From that perspective I think that the small potatoes of @nojb may be a field of them. In fact I’d be less interested in the compiler generating typegists as giving me meta protractions to efficiently devise them (e.g. being able to get functional constructors for a record value/variant case). Combined with a real macro system perhaps that could allow both flexible and concise type gist definitions.
Btw. it seems to me that so far we are having the same discussion as three years ago.
Not sure - also not qualified to think through all the pros/cons tbh. Without compiler support a PPX seems like the only alternative. It would tackle the mechanical (but verbose) construction of the type representation and produce a unified target representation that can then be used by all downstream libraries. Presumably it would need a ppx_import like functionality of deriving representations for libraries that don’t have the ppx annotation?
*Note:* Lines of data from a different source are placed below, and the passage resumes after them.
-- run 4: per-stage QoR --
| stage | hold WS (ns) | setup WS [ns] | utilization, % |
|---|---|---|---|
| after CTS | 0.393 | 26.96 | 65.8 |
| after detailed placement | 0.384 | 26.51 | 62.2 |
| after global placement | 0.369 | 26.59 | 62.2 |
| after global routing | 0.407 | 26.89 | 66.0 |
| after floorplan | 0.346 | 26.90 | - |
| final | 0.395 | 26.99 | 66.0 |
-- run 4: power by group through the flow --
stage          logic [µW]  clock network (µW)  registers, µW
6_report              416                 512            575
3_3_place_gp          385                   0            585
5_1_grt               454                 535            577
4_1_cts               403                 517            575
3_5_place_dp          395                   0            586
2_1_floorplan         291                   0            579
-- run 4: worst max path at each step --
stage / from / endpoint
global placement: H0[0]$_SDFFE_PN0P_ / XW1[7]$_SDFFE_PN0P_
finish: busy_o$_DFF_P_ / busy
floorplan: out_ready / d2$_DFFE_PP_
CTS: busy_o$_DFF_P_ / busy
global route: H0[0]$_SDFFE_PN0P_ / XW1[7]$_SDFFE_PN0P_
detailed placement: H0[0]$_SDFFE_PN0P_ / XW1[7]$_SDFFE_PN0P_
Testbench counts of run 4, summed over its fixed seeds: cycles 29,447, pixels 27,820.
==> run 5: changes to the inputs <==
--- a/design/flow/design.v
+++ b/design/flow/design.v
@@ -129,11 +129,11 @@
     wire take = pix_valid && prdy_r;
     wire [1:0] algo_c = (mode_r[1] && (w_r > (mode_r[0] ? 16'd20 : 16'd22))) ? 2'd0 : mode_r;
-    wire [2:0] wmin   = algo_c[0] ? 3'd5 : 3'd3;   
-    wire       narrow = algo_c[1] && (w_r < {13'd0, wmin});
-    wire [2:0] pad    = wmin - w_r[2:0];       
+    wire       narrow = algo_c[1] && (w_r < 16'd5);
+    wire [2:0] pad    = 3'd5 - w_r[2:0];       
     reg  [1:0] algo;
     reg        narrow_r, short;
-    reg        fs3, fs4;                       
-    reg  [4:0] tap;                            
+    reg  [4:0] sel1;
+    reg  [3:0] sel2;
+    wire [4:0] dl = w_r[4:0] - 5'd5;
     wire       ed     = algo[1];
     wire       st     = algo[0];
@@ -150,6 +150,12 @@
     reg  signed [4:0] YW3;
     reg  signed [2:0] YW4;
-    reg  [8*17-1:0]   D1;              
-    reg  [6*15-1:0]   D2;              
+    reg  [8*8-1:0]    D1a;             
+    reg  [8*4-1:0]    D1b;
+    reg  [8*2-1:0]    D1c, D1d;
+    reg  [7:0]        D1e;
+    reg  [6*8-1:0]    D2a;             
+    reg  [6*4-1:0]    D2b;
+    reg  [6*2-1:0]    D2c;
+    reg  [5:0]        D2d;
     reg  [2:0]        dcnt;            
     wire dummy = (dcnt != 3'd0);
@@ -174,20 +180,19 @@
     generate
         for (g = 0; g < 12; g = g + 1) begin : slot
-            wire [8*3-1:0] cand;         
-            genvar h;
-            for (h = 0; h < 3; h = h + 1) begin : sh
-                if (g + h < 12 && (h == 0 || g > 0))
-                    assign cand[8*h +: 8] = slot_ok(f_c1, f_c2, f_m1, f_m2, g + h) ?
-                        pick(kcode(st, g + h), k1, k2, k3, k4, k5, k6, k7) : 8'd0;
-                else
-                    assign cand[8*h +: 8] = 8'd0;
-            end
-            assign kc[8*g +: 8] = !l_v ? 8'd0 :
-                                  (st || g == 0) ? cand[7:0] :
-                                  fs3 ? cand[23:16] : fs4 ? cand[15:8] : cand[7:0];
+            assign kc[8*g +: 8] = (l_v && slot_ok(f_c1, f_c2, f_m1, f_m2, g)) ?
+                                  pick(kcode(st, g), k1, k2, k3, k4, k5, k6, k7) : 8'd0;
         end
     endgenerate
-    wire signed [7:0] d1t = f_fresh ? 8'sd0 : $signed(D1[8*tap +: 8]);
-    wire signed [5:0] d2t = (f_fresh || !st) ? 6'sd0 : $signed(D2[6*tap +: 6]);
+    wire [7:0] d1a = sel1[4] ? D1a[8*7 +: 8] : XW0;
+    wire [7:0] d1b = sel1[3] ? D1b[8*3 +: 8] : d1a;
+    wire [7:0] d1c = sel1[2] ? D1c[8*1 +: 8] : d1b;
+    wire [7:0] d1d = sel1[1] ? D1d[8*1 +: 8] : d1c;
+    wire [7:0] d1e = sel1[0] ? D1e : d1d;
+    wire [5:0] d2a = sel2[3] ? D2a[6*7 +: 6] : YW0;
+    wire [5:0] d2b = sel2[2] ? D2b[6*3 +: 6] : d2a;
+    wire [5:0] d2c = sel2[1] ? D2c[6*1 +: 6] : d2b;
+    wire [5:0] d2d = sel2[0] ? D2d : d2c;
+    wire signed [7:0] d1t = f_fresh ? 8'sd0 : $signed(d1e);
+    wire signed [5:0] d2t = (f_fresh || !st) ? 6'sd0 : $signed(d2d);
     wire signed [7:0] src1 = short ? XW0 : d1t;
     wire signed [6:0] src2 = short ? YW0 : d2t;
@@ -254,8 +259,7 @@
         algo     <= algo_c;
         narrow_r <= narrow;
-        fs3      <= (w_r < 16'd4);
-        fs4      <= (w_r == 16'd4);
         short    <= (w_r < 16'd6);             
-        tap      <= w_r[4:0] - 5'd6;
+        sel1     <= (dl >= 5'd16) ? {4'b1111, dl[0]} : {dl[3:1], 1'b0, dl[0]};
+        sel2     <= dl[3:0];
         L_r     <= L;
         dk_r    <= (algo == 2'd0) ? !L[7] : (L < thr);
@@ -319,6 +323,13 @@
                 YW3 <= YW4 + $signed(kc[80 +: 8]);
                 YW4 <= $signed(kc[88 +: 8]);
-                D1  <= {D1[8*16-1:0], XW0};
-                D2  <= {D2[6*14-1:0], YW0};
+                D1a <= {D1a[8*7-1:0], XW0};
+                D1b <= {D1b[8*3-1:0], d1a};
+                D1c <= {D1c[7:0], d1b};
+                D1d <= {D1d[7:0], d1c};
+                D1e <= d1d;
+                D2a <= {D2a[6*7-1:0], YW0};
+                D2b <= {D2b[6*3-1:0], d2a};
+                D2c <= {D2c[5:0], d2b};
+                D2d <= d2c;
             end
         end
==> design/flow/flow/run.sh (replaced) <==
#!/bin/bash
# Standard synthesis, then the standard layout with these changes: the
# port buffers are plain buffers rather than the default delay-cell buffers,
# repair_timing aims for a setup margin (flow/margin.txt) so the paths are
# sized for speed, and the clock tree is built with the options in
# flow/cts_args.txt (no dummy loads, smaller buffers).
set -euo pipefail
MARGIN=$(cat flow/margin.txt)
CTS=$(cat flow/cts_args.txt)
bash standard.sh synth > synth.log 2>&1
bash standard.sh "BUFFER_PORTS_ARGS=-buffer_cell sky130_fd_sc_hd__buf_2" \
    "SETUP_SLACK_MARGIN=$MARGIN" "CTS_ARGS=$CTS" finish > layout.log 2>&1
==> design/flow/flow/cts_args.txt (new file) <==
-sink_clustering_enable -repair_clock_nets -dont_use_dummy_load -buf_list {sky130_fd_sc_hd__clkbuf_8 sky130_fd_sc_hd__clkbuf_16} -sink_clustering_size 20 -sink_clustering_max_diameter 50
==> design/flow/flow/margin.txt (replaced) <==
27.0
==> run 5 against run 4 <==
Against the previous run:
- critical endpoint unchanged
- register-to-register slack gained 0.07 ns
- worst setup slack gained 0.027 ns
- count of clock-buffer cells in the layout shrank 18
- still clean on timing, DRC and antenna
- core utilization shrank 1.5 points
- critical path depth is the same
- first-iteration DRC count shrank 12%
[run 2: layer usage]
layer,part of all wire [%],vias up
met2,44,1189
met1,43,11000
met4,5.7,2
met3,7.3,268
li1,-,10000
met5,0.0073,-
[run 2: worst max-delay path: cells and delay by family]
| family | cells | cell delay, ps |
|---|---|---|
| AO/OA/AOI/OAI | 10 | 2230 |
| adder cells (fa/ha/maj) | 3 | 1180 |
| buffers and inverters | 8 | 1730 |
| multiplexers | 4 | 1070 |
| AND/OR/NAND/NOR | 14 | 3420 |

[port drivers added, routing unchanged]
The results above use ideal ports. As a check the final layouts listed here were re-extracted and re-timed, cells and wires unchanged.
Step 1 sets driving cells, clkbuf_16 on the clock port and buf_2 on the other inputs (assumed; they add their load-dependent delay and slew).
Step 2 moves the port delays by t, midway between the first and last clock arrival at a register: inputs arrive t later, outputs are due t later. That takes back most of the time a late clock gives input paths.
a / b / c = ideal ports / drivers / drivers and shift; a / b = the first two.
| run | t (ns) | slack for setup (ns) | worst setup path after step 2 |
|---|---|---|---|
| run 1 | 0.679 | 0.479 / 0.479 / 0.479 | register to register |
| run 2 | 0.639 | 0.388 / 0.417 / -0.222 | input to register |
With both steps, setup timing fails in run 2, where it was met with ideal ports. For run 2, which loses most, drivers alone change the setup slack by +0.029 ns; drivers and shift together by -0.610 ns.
This is an optimization exercise on Yosys and OpenROAD, whose aim is small area, a short achievable clock period and few clock cycles per item, not a production implementation. Function was checked by simulation only, so behaviour that the tests miss may differ from the original.

## flow/design.v (module list and top-level ports; edited modules follow where they fit)
// module mul53_tree: 4279 lines
// module fp64_mul: 91 lines
// module fp64_add: 78 lines
// module kwf: 143 lines
module kwf (
    input  wire        clk,
    input  wire        rst,
    input  wire        cfg_we,
    input  wire [2:0]  cfg_addr,
    input  wire [63:0] cfg_wdata,
    input  wire        clr,
    input  wire        in_valid,
    output reg         in_ready,
    input  wire [1:0]  in_ch,
    input  wire [63:0] in_x,
    output reg         out_valid,
    output reg  [1:0]  out_ch,
    output reg  [63:0] out_y
);
  // ...
==> flow/run.sh <==
#!/bin/bash
# synth_recipe.tcl (not shown) runs the flow's synth.tcl, then flattens the netlist and writes it again
# the make line also repeats each setting of config.mk as NAME=value (left out here)
make -C /OpenROAD-flow-scripts/flow DESIGN_CONFIG=/design/flow/config.mk WORK_HOME=/design/flow/orfs CLKGATE_MAP_FILE= SYNTH_SCRIPT=/design/flow/synth_recipe.tcl finish
==> flow/config.mk <==
export PLATFORM = sky130hd
export DESIGN_NAME = kwf
export DESIGN_NICKNAME = kwf
export VERILOG_FILES = /design/flow/design.v
export SDC_FILE = /design/flow/constraint.sdc
export NUM_CORES = 8
export LEC_CHECK = 0
export ABC_AREA = 1
export CAP_MARGIN = 20
export CORE_MARGIN = 2
export CORE_UTILIZATION = 40
export SLEW_MARGIN = 20
==> flow/constraint.sdc <==
create_clock -name core_clock -period 30.0 [get_ports {clk}]
set_input_delay 6.0000 -clock core_clock [delete_from_list [all_inputs] [get_ports {clk}]]
set_output_delay 6.0000 -clock core_clock [all_outputs]
set_load 0.01 [all_outputs]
I wonder whether there are edge-cases where the untyped AST doesn’t have enough information (without running a typing pass) to determine the type correctly, even for the subset of values we allow to have a runtime type? Also, when you’re writing your own generic function say print, not annotating types (as one sometimes does) and relying on the compiler’s inference, you could pass in the wrong arguments at the callsite and scratch your head about why val print: 'a repr → ‘b → unit is failing at runtime - compiler machinery could prevent this presumably?
EDIT: P.S. Whatever happened to MacoCaml btw? Will it ever be a thing beyond academia?
Indeed, but the “old school of metaprogramming” way to deal with that would be to ask the compiler to extract the definition of such a type and then use some external tool to generate (during compilation phase) all the needed functions.
It’s still under active development. Getting some parts of the design right is taking a while, but we’re happy with the direction things are going, and will share more when it’s at a point where it’d be useful for the community to experiment.
The future can be quite difficult to predict, but that’s certainly the plan.